Task instructions
Using the material below, copy every line where "relative" appears.

Records provided
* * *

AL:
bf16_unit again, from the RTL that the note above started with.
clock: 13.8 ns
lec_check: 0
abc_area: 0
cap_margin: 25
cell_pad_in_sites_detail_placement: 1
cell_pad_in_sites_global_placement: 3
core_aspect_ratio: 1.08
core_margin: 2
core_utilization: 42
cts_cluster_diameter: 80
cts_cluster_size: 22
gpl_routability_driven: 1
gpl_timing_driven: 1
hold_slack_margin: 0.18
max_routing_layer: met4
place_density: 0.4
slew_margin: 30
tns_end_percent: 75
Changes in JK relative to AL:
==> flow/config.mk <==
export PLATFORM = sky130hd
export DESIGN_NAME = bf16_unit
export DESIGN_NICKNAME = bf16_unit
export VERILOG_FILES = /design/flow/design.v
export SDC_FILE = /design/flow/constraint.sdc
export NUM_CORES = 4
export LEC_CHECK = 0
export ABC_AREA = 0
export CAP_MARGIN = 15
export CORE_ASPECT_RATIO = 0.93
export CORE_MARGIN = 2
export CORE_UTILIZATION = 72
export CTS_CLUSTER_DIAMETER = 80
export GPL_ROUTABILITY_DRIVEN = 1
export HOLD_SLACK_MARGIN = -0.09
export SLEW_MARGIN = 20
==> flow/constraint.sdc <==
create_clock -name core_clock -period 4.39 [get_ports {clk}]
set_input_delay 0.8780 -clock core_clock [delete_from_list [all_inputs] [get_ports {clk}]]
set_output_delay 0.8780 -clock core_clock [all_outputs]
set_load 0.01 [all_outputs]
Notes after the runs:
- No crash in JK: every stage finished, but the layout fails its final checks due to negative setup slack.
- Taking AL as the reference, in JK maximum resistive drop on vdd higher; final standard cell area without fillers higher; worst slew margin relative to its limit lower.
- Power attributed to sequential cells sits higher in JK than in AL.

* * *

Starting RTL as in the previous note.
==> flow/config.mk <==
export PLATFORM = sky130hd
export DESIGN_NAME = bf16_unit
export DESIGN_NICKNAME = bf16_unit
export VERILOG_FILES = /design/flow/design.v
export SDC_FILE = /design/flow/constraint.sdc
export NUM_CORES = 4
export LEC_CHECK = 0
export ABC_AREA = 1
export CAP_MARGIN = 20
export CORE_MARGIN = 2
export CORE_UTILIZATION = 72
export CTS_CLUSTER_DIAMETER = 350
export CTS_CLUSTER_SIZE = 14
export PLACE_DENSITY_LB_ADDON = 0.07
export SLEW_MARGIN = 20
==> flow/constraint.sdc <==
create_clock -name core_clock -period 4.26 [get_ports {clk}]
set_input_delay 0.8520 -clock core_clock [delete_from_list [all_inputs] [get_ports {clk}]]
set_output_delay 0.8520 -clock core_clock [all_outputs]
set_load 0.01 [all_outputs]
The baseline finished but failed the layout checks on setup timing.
Setup of run 1:
// reciprocal_float
module reciprocal_float(
    input clk, rst,
    input start,
    input [31:0] x,
    output [31:0] out,
    output done, zero_flag
);
Settings: LEC_CHECK=0, ABC_AREA=1, CAP_MARGIN=10, CORE_ASPECT_RATIO=0.5, CORE_MARGIN=6, CORE_UTILIZATION=40, CTS_CLUSTER_DIAMETER=25, CTS_CLUSTER_SIZE=100, SLEW_MARGIN=20, TNS_END_PERCENT=35; clock period 11.0 ns.
run.sh (not shown) runs the stock make flow with config.mk's settings and CLKGATE_MAP_FILE=.
[inputs] run 2 vs run 1
Settings: CTS_CLUSTER_DIAMETER: 25 -> 173; CAP_MARGIN: 10 -> 20; CORE_UTILIZATION: 40 -> 20.
### Flow results
- In summary, run 2 completed successfully, with a layout that passed the timing, DRC and antenna checks.
- In run 2, the fraction of power consumed by the clock network came out 0.3 points below the value in run 1.
- Sort run 1 and run 2 by layout buffer count excluding clock buffers, ascending, and run 2 comes first.
- Per the comparison of run 2 with run 1, core utilization moved down; count of vias placed by the detailed router down about 2.3%.
- Between run 1 and run 2, total wire length after detailed routing is higher for run 1, run 2 comes in under that.
- In the metrics for run 1 and run 2, the one carrying the higher total routing usage reported by global routing is run 1.
- Hold slack essentially unchanged between run 2 and run 1.
- Re number of placed instances, taps included: run 2 is 318 up on run 1.
==> flow/design.v (excerpt) <==
module Mips_Processor (
    input             clk,
    input             rst,
    output     [15:0] mem_addr,
    output            mem_wr,
    output     [15:0] mem_wdata,
    input      [15:0] mem_rdata,
    output reg        wb_we,
    output reg [3:0]  wb_rd,
    output reg [15:0] wb_data
);
Size: roughly 460 flip-flops, about 0.037 mm^2 of cells after synthesis.
Settings: LEC_CHECK=0, ABC_AREA=1, CAP_MARGIN=20, CORE_MARGIN=2, CORE_UTILIZATION=72, CTS_CLUSTER_DIAMETER=222, CTS_CLUSTER_SIZE=100, PLACE_DENSITY=0.6, SLEW_MARGIN=20; clock period 5.89 ns.
run.sh (not shown) runs the stock make flow with config.mk's settings and CLKGATE_MAP_FILE=.
The baseline stopped in global routing (5_1_grt) (GRT-0232).
Next try:
ABC_AREA = not set   (was 1)
CORE_ASPECT_RATIO = 1.04   (was not set)
CORE_UTILIZATION = 70   (was 72)
CTS_CLUSTER_DIAMETER = 342   (was 222)
CTS_CLUSTER_SIZE = 24   (was 100)
GPL_ROUTABILITY_DRIVEN = 1   (was not set)
GPL_TIMING_DRIVEN = 1   (was not set)
PLACE_DENSITY = 0.65   (was 0.6)
SETUP_SLACK_MARGIN = 0.05   (was not set)
SLEW_MARGIN = 25   (was 20)
TNS_END_PERCENT = 100   (was not set)
clock period = 6.23 ns   (was 5.89 ns; I/O delays follow)
The new run produced a layout that fails on setup timing.
Die area rises by 2.2%.
Synthesized area falls by 0.58%.
Synthesized cell count falls by 19%.
<file path="flow/design.v">
`timescale 1ns/1ns
module ALU (
    input  logic clk,
    input  logic rst_n,
    input  logic [5:0] alu_op,
    input  logic word,
    input  logic [15:0] a,
    input  logic [15:0] b,
    input  logic cf_in,
    input  logic [4:0] shift_cnt,
    output logic [15:0] result
);
    logic [15:0] a_in, b_in;
    parameter ADD = 6'b000000;
    parameter SUB = 6'b000001;
    parameter CMP = 6'b000010;
    parameter INC = 6'b000011;
    parameter DEC = 6'b000100;
    parameter NEG = 6'b000101;
    parameter AND = 6'b000110;
    parameter OR = 6'b000111;
    parameter XOR = 6'b001000;
    parameter NOT = 6'b001001;
    parameter TEST = 6'b001010;
    parameter SHL = 6'b001011;
    parameter SHR = 6'b001100;
    parameter SAR = 6'b001101;
    parameter ROL = 6'b001110;
    parameter ROR = 6'b001111;
    parameter RCL = 6'b010000;
    parameter RCR = 6'b010001;
    parameter MUL = 6'b010010;
    parameter IMUL = 6'b010011;
    parameter DIV = 6'b010100;
    parameter IDIV = 6'b010101;
    always @(posedge clk or negedge rst_n) begin
        if (!rst_n) begin
            a_in <= 0;
            b_in <= 0;
        end else begin
            case(alu_op)
                ADD: begin
                    result <= a + b;
                end
                SUB: begin
                    result <= a - b;
                end
                CMP: begin
                    result <= a - b;
                end
                INC: begin
                    result <= a + 1;
                end
                DEC: begin
                    result <= a - 1;
                end
                NEG: begin
                    result <= 0 - a;
                end
                AND: begin
                    result <= a & b;
                end
                OR: begin
                    result <= a | b;
                end
                XOR: begin
                    result <= a ^ b;
                end
                NOT: begin
                    result <= ~a;
                end
                TEST: begin
                    result <= a & b;
                end
                SHL: begin
                    result <= a << shift_cnt;
                end
                SHR: begin
                    result <= a >> shift_cnt;
                end
                SAR: begin
                    result <= a >>> shift_cnt;
                end
                ROL: begin
                    result <= {a[15:0], a[15:0]};
                end
                ROR: begin
                    result <= {a[0], a[15:1]};
                end
                RCL: begin
                    result <= {a[15:0], cf_in};
                end
                RCR: begin
                    result <= {cf_in, a[15:0]};
                end
                MUL: begin
                    result <= a * b;    
                end
                IMUL: begin
                    result <= a * b;    
                end
                DIV: begin
                    result <= (b == 16'd0) ? 16'hFFFF : a / b;
                end
                IDIV: begin
                    result <= (b == 16'd0) ? 16'hFFFF : a / b;
                end
            endcase
        end
    end
endmodule
</file>
<file path="flow/run.sh">
#!/bin/bash
# the make line also repeats each setting of config.mk as NAME=value (left out here)
make -C /OpenROAD-flow-scripts/flow DESIGN_CONFIG=/design/flow/config.mk WORK_HOME=/design/flow/orfs CLKGATE_MAP_FILE= finish
</file>
==> flow/design.v <==
`timescale 1ns / 1ps
module rotator
    #( 
    parameter DATA_WIDTH    = 12,
    parameter ANGLE_WIDTH   = 16,
    parameter ROTATOR_NUMBER = 1
    )(  
    input                                   clk,
    input                                   rst,
    input  wire signed [DATA_WIDTH:0]       x_i,
    input  wire signed [DATA_WIDTH:0]       y_i,
    input  wire signed [ANGLE_WIDTH:0]      z_i,
    input              [1:0]                quarter_in,
    input  wire        [ANGLE_WIDTH:0]      atan,
    output reg signed  [DATA_WIDTH:0]       x_o,
    output reg signed  [DATA_WIDTH:0]       y_o,
    output reg signed  [ANGLE_WIDTH:0]      z_o,
    output reg         [1:0]                quarter_out
);
wire signed [DATA_WIDTH:0] shifted_x;
wire signed [DATA_WIDTH:0] shifted_y;
assign shifted_x = x_i >>> ROTATOR_NUMBER;
assign shifted_y = y_i >>> ROTATOR_NUMBER;
always@(posedge clk)begin
    if (rst) begin
        x_o <= 0;
        y_o <= 0;
        z_o <= 0;
        quarter_out <=0;
    end else begin
        quarter_out <= quarter_in;
        if (z_i > 0) begin
            x_o <= x_i - shifted_y;
            y_o <= y_i + shifted_x;
            z_o <= z_i - atan;
        end else begin
            x_o <= x_i + shifted_y;
            y_o <= y_i - shifted_x;
            z_o <= z_i + atan;
        end
    end
end
endmodule
`timescale 1ns / 1ps
module cordic#(
    parameter DATA_WIDTH    = 12,
    parameter ANGLE_WIDTH   = 16
    )(
    input                           clk,
    input                           rst,
    input  signed [DATA_WIDTH:0]    x_i,
    input         [1:0]             quarter_in,
    input         [ANGLE_WIDTH-1:0]   theta_i,  
    output signed [DATA_WIDTH:0]    x_o,
    output signed [DATA_WIDTH:0]    y_o,
    output        [1:0]             quarter_out
    );
parameter ROTATORS_COUNT = 16;
genvar i;
wire signed   [DATA_WIDTH:0]  x_wire     [ROTATORS_COUNT:0]; 
wire signed   [DATA_WIDTH:0]  y_wire     [ROTATORS_COUNT:0]; 
wire signed   [ANGLE_WIDTH:0] z_wire     [ROTATORS_COUNT:0]; 
wire          [1:0]           quarter    [ROTATORS_COUNT:0]; 
assign x_wire[0][DATA_WIDTH:0] = x_i[DATA_WIDTH:0];
assign y_wire[0][DATA_WIDTH:0] = 0;
assign z_wire[0][ANGLE_WIDTH:0] = theta_i[ANGLE_WIDTH-1:0];
assign quarter[0][1:0] = quarter_in[1:0];
assign x_o[DATA_WIDTH:0] = x_wire[ROTATORS_COUNT][DATA_WIDTH:0];
assign y_o[DATA_WIDTH:0] = y_wire[ROTATORS_COUNT][DATA_WIDTH:0];
assign quarter_out[1:0] = quarter[ROTATORS_COUNT][1:0];
generate
    for(i=0; i < ROTATORS_COUNT; i = i + 1) begin
        rotator
        #( 
        .DATA_WIDTH    (DATA_WIDTH),
        .ANGLE_WIDTH   (ANGLE_WIDTH),
        .ROTATOR_NUMBER(i)
        ) rotator (  
        .clk        ( clk ),
        .rst        ( rst ),
        .x_i        ( x_wire[i][DATA_WIDTH:0]   ),
        .y_i        ( y_wire[i][DATA_WIDTH:0]   ),
        .z_i        ( z_wire[i][ANGLE_WIDTH:0]  ),
        .quarter_in (quarter[i]                 ),
        .atan       ( tanangle(i)               ),
        .x_o        ( x_wire[i+1][DATA_WIDTH:0] ),
        .y_o        ( y_wire[i+1][DATA_WIDTH:0] ),
        .z_o        ( z_wire[i+1][ANGLE_WIDTH:0]),
        .quarter_out( quarter[i+1]              )
        );
    end
endgenerate
function [ANGLE_WIDTH:0] tanangle;
    input [3:0] i;
begin
    case (i)
    4'b0000: tanangle = 25723;  
    4'b0001: tanangle = 15204;  
    4'b0010: tanangle = 8028;  
    4'b0011: tanangle = 4076;  
    4'b0100: tanangle = 2045;  
    4'b0101: tanangle = 1022;  
    4'b0110: tanangle = 511;  
    4'b0111: tanangle = 256;  
    4'b1000: tanangle = 128;  
    4'b1001: tanangle = 65;  
    4'b1010: tanangle = 32;  
    4'b1011: tanangle = 16;  
    4'b1100: tanangle = 8;  
    4'b1101: tanangle = 4;  
    4'b1110: tanangle = 2;  
    4'b1111: tanangle = 1;  
    endcase
    end
endfunction
endmodule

Answer to the problem
Changes in JK relative to AL:
- Taking AL as the reference, in JK maximum resistive drop on vdd higher; final standard cell area without fillers higher; worst slew margin relative to its limit lower.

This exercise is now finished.